指人形 2

第2話

《 1 》

 僕は待ち合わせ場所で、ぼんやりと空を眺めていた。
 先にここについて、もう15分ほど経っただろうか。その間、あまり広くはないこの裏通りを通り過ぎる人や車は、ほとんど無かった。

 普通、待ち合わせ場所といったら、もっとお互いを見つけやすいような、目立つ場所を使うだろう。
 でも今回、人目に付くのを避けたい僕は、あえてこの人通りの無い裏通りを選んだ。

 しばらくして、車の音が近づいてきた。そちらをチラリと見ると、見慣れたシルバーのコンパクトカーがこっちにやってくるところだった。
 待ち人来たれり、だ。

“キィ……”

 車が停止するのを待って、助手席に乗る。

「お待たせ、ナオ君」

 運転席に座る麻美さんが、そう言って微笑んだ。
 彼女の笑顔はとても穏やかな感じがする。柔らかな輪郭に、わりとクラシックなデザインのメガネがよく似合い、相変わらずすごく綺麗だった。

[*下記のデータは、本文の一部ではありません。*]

[src/ies_pkg.sv]
//============================================================
// contract
//============================================================
package ies_pkg;

   //============================================================
   // clock and times
   //============================================================
   localparam int unsigned CLK_HZ = 25_000_000; // system clock rate
   localparam int unsigned T_EDGE_US = 1000; // enable input lag, us
   localparam int unsigned T_SWAP_MS = 500; // charge to contactor swap
   localparam int unsigned T_RUN_MS = 1000; // charge to internal enables
   localparam int unsigned T_EDGE_CYC = T_EDGE_US * (CLK_HZ / 1_000_000);
   localparam int unsigned T_SWAP_CYC = T_SWAP_MS * (CLK_HZ / 1000);
   localparam int unsigned T_RUN_CYC = T_RUN_MS * (CLK_HZ / 1000);
   localparam int unsigned T_MS_CYC = CLK_HZ / 1000; // brake timer tick

   //============================================================
   // voltage checks, in volts
   //============================================================
   localparam logic [15:0] V_MIN_LINK = 16'h012C; // 300 V floor
   localparam logic [15:0] V_MARGIN = 16'h0032; // 50 V below peak
   localparam logic [7:0] SQRT2_NUM = 8'hB5; // root two as 181/128
   localparam int unsigned SQRT2_SHIFT = 7;

   //============================================================
   // register map, byte addresses
   //============================================================
   localparam logic [7:0] ADDR_STATUS = 8'h00; // read-only state
   localparam logic [7:0] ADDR_BRAKE_CTRL = 8'h04; // cancel selects
   localparam logic [7:0] ADDR_SPEED_THR = 8'h08; // speed threshold
   localparam logic [7:0] ADDR_BRAKE_TMR = 8'h0C; // timer stage, ms
   localparam logic [1:0] BRAKE_CTRL_RST = 2'h3; // both selects on
   localparam logic [15:0] SPEED_THR_RST = 16'h0010;
   localparam logic [15:0] BRAKE_TMR_RST = 16'h03E8; // 1000 ms
   localparam int unsigned BC_SPEED_BIT = 0; // cancel on low speed
   localparam int unsigned BC_TIMER_BIT = 1; // cancel on timer

   // sequencer states
   typedef enum logic [2:0] {
      SEQ_IDLE, SEQ_CHARGE, SEQ_SETTLE, SEQ_RUN, SEQ_STOP
   } ies_seq_t;

   // apb request from master
   typedef struct packed {
      logic psel;
      logic penable;
      logic pwrite;
      logic [7:0] paddr;
      logic [31:0] pwdata;
   } ies_apb_req_t;

   // enable outputs toward the modules
   typedef struct packed {
      logic internal_en; // internal enable signals issued
      logic infeed_pulse_en; // infeed power stage pulses
      logic drive_pulse_en; // drive power stage pulses
      logic setpoint_zero; // speed setpoint forced to 0
      logic regen_limit; // spindle ramp by regen limiting
      logic regulated; // link in regulated mode
   } ies_enables_t;

endpackage : ies_pkg

[src/ies_sequencer.sv]
// Local design decisions: the APB register port and the placing of the registers.
`timescale 1ns/100ps
`default_nettype none
//============================================================
// infeed power-on / power-off sequencer with apb registers
//============================================================
module ies_sequencer #(
   parameter int unsigned EDGE_CYC = ies_pkg::T_EDGE_CYC, // 1 ms lag
   parameter int unsigned SWAP_CYC = ies_pkg::T_SWAP_CYC, // 500 ms
   parameter int unsigned RUN_CYC = ies_pkg::T_RUN_CYC, // 1 s
   parameter int unsigned MS_CYC = ies_pkg::T_MS_CYC // brake tick
) (
   // clock, resets, enable
   input wire logic clk,
   input wire logic rst_n,
   input wire logic ce,
   input wire logic sync_reset,
   // apb slave
   input wire ies_pkg::ies_apb_req_t apb_req,
   output logic pready,
   output logic pslverr,
   output logic [31:0] prdata,
   // control inputs from contacts or controller
   input wire logic start_in,
   input wire logic pulse_en_in,
   input wire logic drive_en_in,
   input wire logic contactor_loop_in,
   // measurements, volts and speed magnitude
   input wire logic [15:0] vdc_link,
   input wire logic [15:0] vline,
   input wire logic [15:0] drive_speed,
   // contactor drives
   output logic precharge_on,
   output logic contactor_loop_out,
   // enable outputs
   output ies_pkg::ies_enables_t enables
);

   //============================================================
   // state
   //============================================================
   // everything that is clocked lives in this one struct
   typedef struct packed {
      ies_pkg::ies_seq_t seq; // sequencer state
      logic [31:0] tmr; // sequence delay counter
      logic line_on; // line contactor request
      logic pre_on; // pre-charge contactor request
      logic int_en; // internal enables issued
      logic brake_done; // drive pulses cancelled
      logic [31:0] ms_div; // brake millisecond prescaler
      logic [15:0] brake_ms; // elapsed brake time, ms
      logic [1:0] brake_ctrl; // cancel selects
      logic [15:0] speed_thr; // cancel speed threshold
      logic [15:0] brake_tmr; // cancel timer stage
      logic [31:0] rdata; // read data held for access phase
   } ies_st_t;

   ies_st_t st_r;
   ies_st_t st_nxt;

   //============================================================
   // delayed enable inputs
   //============================================================
   logic start_lag; // start after 1 ms lag
   logic pulse_lag; // pulse enable after 1 ms lag
   logic drive_lag; // drive enable after 1 ms lag

   // all three inputs share one lag so modules switch together
   ies_lag #(
      .LAG_CYC(EDGE_CYC)
   ) u_lag_start (
      .clk(clk),
      .rst_n(rst_n),
      .ce(ce),
      .srst(sync_reset),
      .din(start_in),
      .dout(start_lag)
   );

   ies_lag #(
      .LAG_CYC(EDGE_CYC)
   ) u_lag_pulse (
      .clk(clk),
      .rst_n(rst_n),
      .ce(ce),
      .srst(sync_reset),
      .din(pulse_en_in),
      .dout(pulse_lag)
   );

   ies_lag #(
      .LAG_CYC(EDGE_CYC)
   ) u_lag_drive (
      .clk(clk),
      .rst_n(rst_n),
      .ce(ce),
      .srst(sync_reset),
      .din(drive_en_in),
      .dout(drive_lag)
   );

   //============================================================
   // charge-complete check
   //============================================================
   logic [23:0] vpeak_raw; // line voltage times 181
   logic [16:0] vpeak; // root-two peak, volts
   logic charged; // both thresholds met

   // peak estimate errs by under 0.1 percent, well inside margin
   always_comb
   begin
      vpeak_raw = vline * 16'(ies_pkg::SQRT2_NUM);
      vpeak = 17'(vpeak_raw >> ies_pkg::SQRT2_SHIFT);
      charged = (vdc_link >= ies_pkg::V_MIN_LINK) &&
                (17'(vdc_link) + 17'(ies_pkg::V_MARGIN) >= vpeak);
   end

   //============================================================
   // apb decode
   //============================================================
   logic setup_ph; // first cycle of a transfer
   logic access_ph; // completing cycle of a transfer
   logic mapped; // address hits a register

   // address decode, used for the error answer only; the read mux decodes the address itself
   function automatic logic is_mapped(input logic [7:0] a);
      return a == ies_pkg::ADDR_STATUS || a == ies_pkg::ADDR_BRAKE_CTRL ||
             a == ies_pkg::ADDR_SPEED_THR || a == ies_pkg::ADDR_BRAKE_TMR;
   endfunction : is_mapped

   assign setup_ph = apb_req.psel && !apb_req.penable;
   assign access_ph = apb_req.psel && apb_req.penable && ce;
   assign mapped = is_mapped(apb_req.paddr);
   // zero wait states; a frozen block simply stretches the access
   assign pready = apb_req.penable && ce;
   assign pslverr = apb_req.psel && apb_req.penable && !mapped;
   assign prdata = st_r.rdata;

   //============================================================
   // next-state logic
   //============================================================
   logic loop_ok; // coil loop closed
   logic tick_ms; // brake millisecond tick
   logic cancel_speed; // speed fell below threshold
   logic cancel_timer; // timer stage expired

   always_comb
   begin
      st_nxt = st_r;
      loop_ok = contactor_loop_in;
      tick_ms = (st_r.ms_div == MS_CYC - 1);
      cancel_speed = st_r.brake_ctrl[ies_pkg::BC_SPEED_BIT] &&
                     (drive_speed < st_r.speed_thr);
      cancel_timer = st_r.brake_ctrl[ies_pkg::BC_TIMER_BIT] &&
                     (st_r.brake_ms >= st_r.brake_tmr);

      // sequencer; start, charge completion, the delay counter and the loop move it
      unique case (st_r.seq)
         // contactors open, waiting for start
         ies_pkg::SEQ_IDLE:
         begin
            st_nxt.tmr = '0;
            if (start_in)
            begin
               st_nxt.seq = ies_pkg::SEQ_CHARGE;
               st_nxt.pre_on = 1'b1;
            end
         end
         // pre-charge runs to completion even if start drops
         ies_pkg::SEQ_CHARGE:
         begin
            if (charged)
            begin
               st_nxt.seq = ies_pkg::SEQ_SETTLE;
               st_nxt.tmr = '0;
            end
         end
         // delays counted from charge completion
         ies_pkg::SEQ_SETTLE:
         begin
            st_nxt.tmr = st_r.tmr + 32'h0000_0001;
            if (st_r.tmr == SWAP_CYC - 1)
            begin
               st_nxt.pre_on = 1'b0;
               st_nxt.line_on = 1'b1;
            end
            if (!start_lag && !start_in && loop_ok)
            begin
               st_nxt.seq = ies_pkg::SEQ_STOP;
               st_nxt.pre_on = 1'b0;
            end
            else if (st_r.tmr == RUN_CYC - 1)
            begin
               st_nxt.seq = ies_pkg::SEQ_RUN;
               st_nxt.int_en = 1'b1;
            end
         end
         // running; withdrawal seen only after the 1 ms lag
         ies_pkg::SEQ_RUN:
         begin
            if (!start_lag)
            begin
               st_nxt.seq = ies_pkg::SEQ_STOP;
               st_nxt.int_en = 1'b0;
            end
         end
         // pulses already inhibited, now drop the line contactor
         ies_pkg::SEQ_STOP:
         begin
            st_nxt.int_en = 1'b0;
            st_nxt.line_on = 1'b0;
            st_nxt.pre_on = 1'b0;
            st_nxt.seq = ies_pkg::SEQ_IDLE;
         end
      endcase

      // open loop isolates the link; sequence restarts from idle
      if (!loop_ok && st_r.line_on)
      begin
         st_nxt.seq = ies_pkg::SEQ_IDLE;
         st_nxt.line_on = 1'b0;
         st_nxt.int_en = 1'b0;
      end

      // braking after drive inhibit, timed in milliseconds
      if (drive_lag || !pulse_lag || !st_r.int_en)
      begin
         // pulse withdrawal ends any braking at once: coasting
         st_nxt.brake_done = !drive_lag;
         st_nxt.brake_ms = '0;
         st_nxt.ms_div = '0;
      end
      else
      begin
         st_nxt.ms_div = tick_ms ? '0 : st_r.ms_div + 32'h0000_0001;
         if (tick_ms && st_r.brake_ms != 16'hFFFF)
            st_nxt.brake_ms = st_r.brake_ms + 16'h0001;
         if (cancel_speed || cancel_timer)
            st_nxt.brake_done = 1'b1;
      end

      // register writes, taken in the access phase
      if (access_ph && apb_req.pwrite)
      begin
         unique case (apb_req.paddr)
            ies_pkg::ADDR_BRAKE_CTRL:
               st_nxt.brake_ctrl = apb_req.pwdata[1:0];
            ies_pkg::ADDR_SPEED_THR:
               st_nxt.speed_thr = apb_req.pwdata[15:0];
            ies_pkg::ADDR_BRAKE_TMR:
               st_nxt.brake_tmr = apb_req.pwdata[15:0];
            default:
               st_nxt.brake_ctrl = st_r.brake_ctrl; // status, unmapped
         endcase
      end

      // read data captured in setup so it comes from a flop
      if (setup_ph)
      begin
         unique case (apb_req.paddr)
            ies_pkg::ADDR_STATUS:
               st_nxt.rdata = {21'h000000, st_r.brake_done, drive_lag,
                               pulse_lag, start_lag, charged,
                               st_r.int_en, st_r.line_on, st_r.pre_on,
                               3'(st_r.seq)};
            ies_pkg::ADDR_BRAKE_CTRL:
               st_nxt.rdata = {30'h00000000, st_r.brake_ctrl};
            ies_pkg::ADDR_SPEED_THR:
               st_nxt.rdata = {16'h0000, st_r.speed_thr};
            ies_pkg::ADDR_BRAKE_TMR:
               st_nxt.rdata = {16'h0000, st_r.brake_tmr};
            default:
               st_nxt.rdata = 32'h0000_0000;
         endcase
      end

      // synchronous reset: idle, contactors open, all inhibited
      if (sync_reset)
      begin
         st_nxt.seq = ies_pkg::SEQ_IDLE;
         st_nxt.tmr = '0;
         st_nxt.line_on = 1'b0;
         st_nxt.pre_on = 1'b0;
         st_nxt.int_en = 1'b0;
         st_nxt.brake_done = 1'b0;
         st_nxt.ms_div = '0;
         st_nxt.brake_ms = '0;
      end
   end

   //============================================================
   // state register
   //============================================================
   // async reset to constants; ce freezes everything
   always_ff @(posedge clk or negedge rst_n)
   begin
      if (!rst_n)
      begin
         st_r <= '0;
         st_r.brake_ctrl <= ies_pkg::BRAKE_CTRL_RST;
         st_r.speed_thr <= ies_pkg::SPEED_THR_RST;
         st_r.brake_tmr <= ies_pkg::BRAKE_TMR_RST;
      end
      else if (ce)
      begin
         st_r <= st_nxt;
      end
   end

   //============================================================
   // outputs
   //============================================================
   // coil drive is broken by the external loop without delay
   assign contactor_loop_out = st_r.line_on && contactor_loop_in;
   assign precharge_on = st_r.pre_on;

   // start gates every output but setpoint_zero; pulse enable then has top priority
   always_comb
   begin
      enables.internal_en = st_r.int_en;
      enables.infeed_pulse_en = st_r.int_en && pulse_lag;
      // link stays unregulated while infeed pulses are inhibited
      enables.regulated = st_r.int_en && pulse_lag;
      enables.drive_pulse_en = st_r.int_en && pulse_lag &&
                               (drive_lag || !st_r.brake_done);
      enables.setpoint_zero = !drive_lag;
      // spindles decelerate only through regenerative limiting
      enables.regen_limit = st_r.int_en && pulse_lag && !drive_lag &&
                            !st_r.brake_done;
   end

endmodule : ies_sequencer
`default_nettype wire

[src/ies_lag.sv]
`timescale 1ns/100ps
`default_nettype none
//============================================================
// level follower that copies its input after a fixed lag
//============================================================
module ies_lag #(
   parameter int unsigned LAG_CYC = 25000 // cycles a change must hold
) (
   // clock and resets
   input wire logic clk,
   input wire logic rst_n,
   input wire logic ce,
   input wire logic srst,
   // level in and out
   input wire logic din,
   output logic dout
);
   localparam int CW = $clog2(LAG_CYC + 1);

   // all state of this follower
   typedef struct packed {
      logic [CW-1:0] cnt; // cycles the input differs
      logic q; // followed level
   } ies_lag_st_t;

   ies_lag_st_t st_r;
   ies_lag_st_t st_nxt;

   // a glitch shorter than the lag restarts the count
   always_comb
   begin
      st_nxt = st_r;
      if (srst)
      begin
         st_nxt = '0;
      end
      else if (din == st_r.q)
      begin
         st_nxt.cnt = '0;
      end
      else if (st_r.cnt == CW'(LAG_CYC - 1))
      begin
         st_nxt.q = din;
         st_nxt.cnt = '0;
      end
      else
      begin
         st_nxt.cnt = st_r.cnt + 1'b1;
      end
   end

   // state register, frozen while ce is low
   always_ff @(posedge clk or negedge rst_n)
   begin
      if (!rst_n)
         st_r <= '0;
      else if (ce)
         st_r <= st_nxt;
   end

   assign dout = st_r.q;

endmodule : ies_lag
`default_nettype wire

[config.mk]
export PLATFORM = sky130hd
export DESIGN_NAME = ies_sequencer
export DESIGN_NICKNAME = d
export VERILOG_FILES = /design/src/ies_pkg.sv /design/src/ies_sequencer.sv /design/src/ies_lag.sv
export SDC_FILE = /design/constraint.sdc
export NUM_CORES = 1
export LEC_CHECK = 0
export BUFFER_PORTS_ARGS = -buffer_cell sky130_fd_sc_hd__buf_2
export CORE_MARGIN = 3
export CORE_UTILIZATION = 45
export DETAILED_ROUTE_END_ITERATION = 10
export SYNTH_ARGS = -nofsm -noshare
export SYNTH_HDL_FRONTEND = slang
export SYNTH_SLANG_ARGS = --single-unit
[constraint.sdc]
create_clock -name clk -period 5.2 [get_ports clk]
set_clock_uncertainty 0.05 [all_clocks]
set_input_delay 0.52 -clock clk [delete_from_list [all_inputs] [get_ports clk]]
set_output_delay 0.52 -clock clk [all_outputs]
set_load 0.1 [all_outputs]
==> impl_metrics.py, run 1 <==
metrics = {
    "pwr": {
        "p_comb_frac": 0.469,
        "p_sw_frac": 0.379,
        "p_leak_uw": 0.00746,
        "power.switching_uw": 2040,
        "peakVddDrop_mv": 0.197,
        "power_density_nw_per_um2": 337,
        "internal-power_uw": 3330,
        "p_seq_frac": 0.284,
        "p_clk_frac": 0.246,
    },
    "global_route": {
        "grt.total_usage": 0.204,
        "grt_max_degree": 96,
        "grt_pass1_vias": 10999,
        "antenna_found_initial": 5,
        "overflow": 0,
        "grt_pass1_wl_um": 53800,
    },
    "clock_network": {
        "numCtsBuffers": 17,
        "cts_sinks": 185,
        "clk_path_buf_depth": 2,
        "path_clk_slew_ns": 0.08,
        "cts_root_buffer": "clkbuf_16",
        "cts_tree": "built",
        "h-tree-depth": 4,
        "clk_latency_ns": 0.44,
    },
    "timing": {
        "finalHoldViolations": 0,
        "hold_ws_ns": 0.0573,
        "setup_ws_ns": -0.480,
        "min_period_ns": 5.68,
        "tightest_slew_ns": 0.874,
        "max_freq_mhz": 176,
        "rsz0062_at_grt": "true",
        "setup_viol": 36,
        "period_share": 1.09,
        "relSlewSlack": 0.415,
        "final.setup.tns_ns": -15.21,
        "final-max-slew-violation-count": 0,
    },
    "worst_setup_path": {
        "timing.rr.end": "st_r[132]",
        "r2r-start": "st_r[151]",
        "cp-end-kind": "register",
        "reg2reg_depth": 6,
        "start_kind": "input pin",
        "cp.required_ns": 5.51,
        "crit_fanout": 5,
        "reg2reg_slack_ns": 2.04,
        "worstSetupPathType": "input pin to register",
        "cp.arrival_ns": 5.98,
    },
    "logic_synthesis": {
        "muxShareOfSynthArea": 0.0290,
        "synth_compound_gate_area_share": 0.133,
        "netlist_instances": 1507,
        "synth.distinct_cells": 81,
        "ys_async_sr_fraction": 1.00,
        "yosysTopAreaCellShare": 0.326,
        "synth_area_leaders": "dfrtp_1, ha_1, fa_1",
        "synth_top_family_by_area": "simple AND/OR/NAND/NOR gates",
        "synthFlopType": "dfrtp_1",
        "syn-cell-area_um2": 13500,
        "synth_xor_area_frac": 0.0590,
        "synth_edf_count": 0,
        "yosys_warnings": 0,
        "yosys.area.top_type": "dfrtp_1",
        "yosys_register_bits": 185,
        "syn_avg_cell_area_um2": 8.96,
        "yosys.area_share.adder": 0.159,
        "synthSimpleGateAreaFrac": 0.205,
        "synth-seq-area-share": 0.344,
    },
    "cells_and_area": {
        "drive_gt1_frac": 0.209,
        "layout_common_cells": "dfrtp_1, nand2_1, nor2_1",
        "multi_input_area_um2": 8470,
        "finish.utilization": 0.547,
        "stdcell_count": 2047,
        "area_growth_pct": 18.1,
        "final_nets": 1900,
        "seq_area_um2": 4640,
        "layout_commonest_cell": "dfrtp_1",
        "n_fill_cell": 2703,
    },
    "placement": {
        "dp_hpwl_um": 24100,
        "portBuffers": 108,
        "dp.cells": 2006,
        "place.gp.congestion": 0.872,
    },
    "floorplan": {
        "initial_core_util": 0.463,
        "die_y_um": 179,
        "io_pins": 141,
        "chipWidth_um": 179,
        "die_area_um2": 32100,
        "design.core.area_um2": 29200,
        "rows": 62,
    },
    "route": {
        "drc": 0,
        "post_drt_wl_per_cell_um": 15.7,
        "dr_total_vias": 11140,
        "firstDrtPassIters": 5,
        "drt_iter0_drc": 727,
        "drt-vias-per-instance": 5.44,
        "totalWireLength_um": 32200,
        "ant_nets": 0,
    },
    "run": {
        "drv_cap": 0,
    },
    "outcome": {
        "violations": "setup timing",
        "status": "finished, violations left",
    },
    "min_path": {
        "min_path_type": "input pin to asynchronous set/reset pin",
    },
}
## sequential cells by signal, summed over array words and instances, names as in the netlist
name,flops
u_lag_start.dout,1
u_lag_pulse.dout,1
u_lag_start.st_r,15
enables,1
prdata,16
u_lag_drive.st_r,15
u_lag_pulse.st_r,15
st_r,119
u_lag_drive.dout,1
precharge_on,1
## cells in the mapped netlist, types with 22 or more instances
library cell,number
nand3_1,76
dfrtp_1,176
nand4_1,46
a21oi_1,58
buf_4,34
o31ai_1,22
and3_1,30
o21ai_0,107
xor2_1,54
nand2_1,142
nor2_1,119
fa_1,33
ha_1,119
clkbuf_1,30
nor3_1,26
xnor2_1,37
inv_1,126
## critical path, cell delays in order
cell and delay (ns):
buf_8 0.11, ha_4 0.26, inv_4 0.04, fa_1 0.51
inv_2 0.04, fa_2 0.52, fa_1 0.41, ha_1 0.30
o211ai_1 0.12, and2_1 0.19, or3b_4 0.36, o211ai_1 0.27
o31ai_2 0.13, o21bai_1 0.18, xnor2_1 0.10, ha_1 0.36
a21oi_2 0.16, nand2_2 0.07, a221oi_4 0.31, nor3_2 0.10
o41ai_4 0.38, buf_6 0.19, buf_6 0.14, inv_8 0.04
a31oi_4 0.14
## cells by family (layout without fill, tap and decap cells)
| kind of cell | Yosys count | count (layout) |
|---|---|---|
| buf+inv | 209 | 349 |
| fa+ha+maj | 152 | 152 |
| mux | 34 | 34 |
| simple gates | 550 | 550 |
| other cells | 1 | 17 |
| compound gates | 285 | 285 |
| flops | 185 | 185 |
| xor+xnor | 91 | 91 |
## routing by layer
layer	track usage	up-vias	routed length (µm)
met5	0	-	46
met4	0.0432	8	440
met3	0.0398	39	1510
met2	0.339	226	15100
met1	0.278	5313	15100
li1	-	5554	-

 今日の麻美さんは、身体にフィットしたノースリーブのニットとすっきりしたシンプルなパンツ、それにサンダルといった服装だった。髪も後ろで簡単にまとめられていて、全体的に動きやすそうな恰好をしている。
 露出した丸みを帯びた肩と、柔らかな感じのニットを押し上げる大きめの胸のラインが、堪らないほど魅力的に感じられた。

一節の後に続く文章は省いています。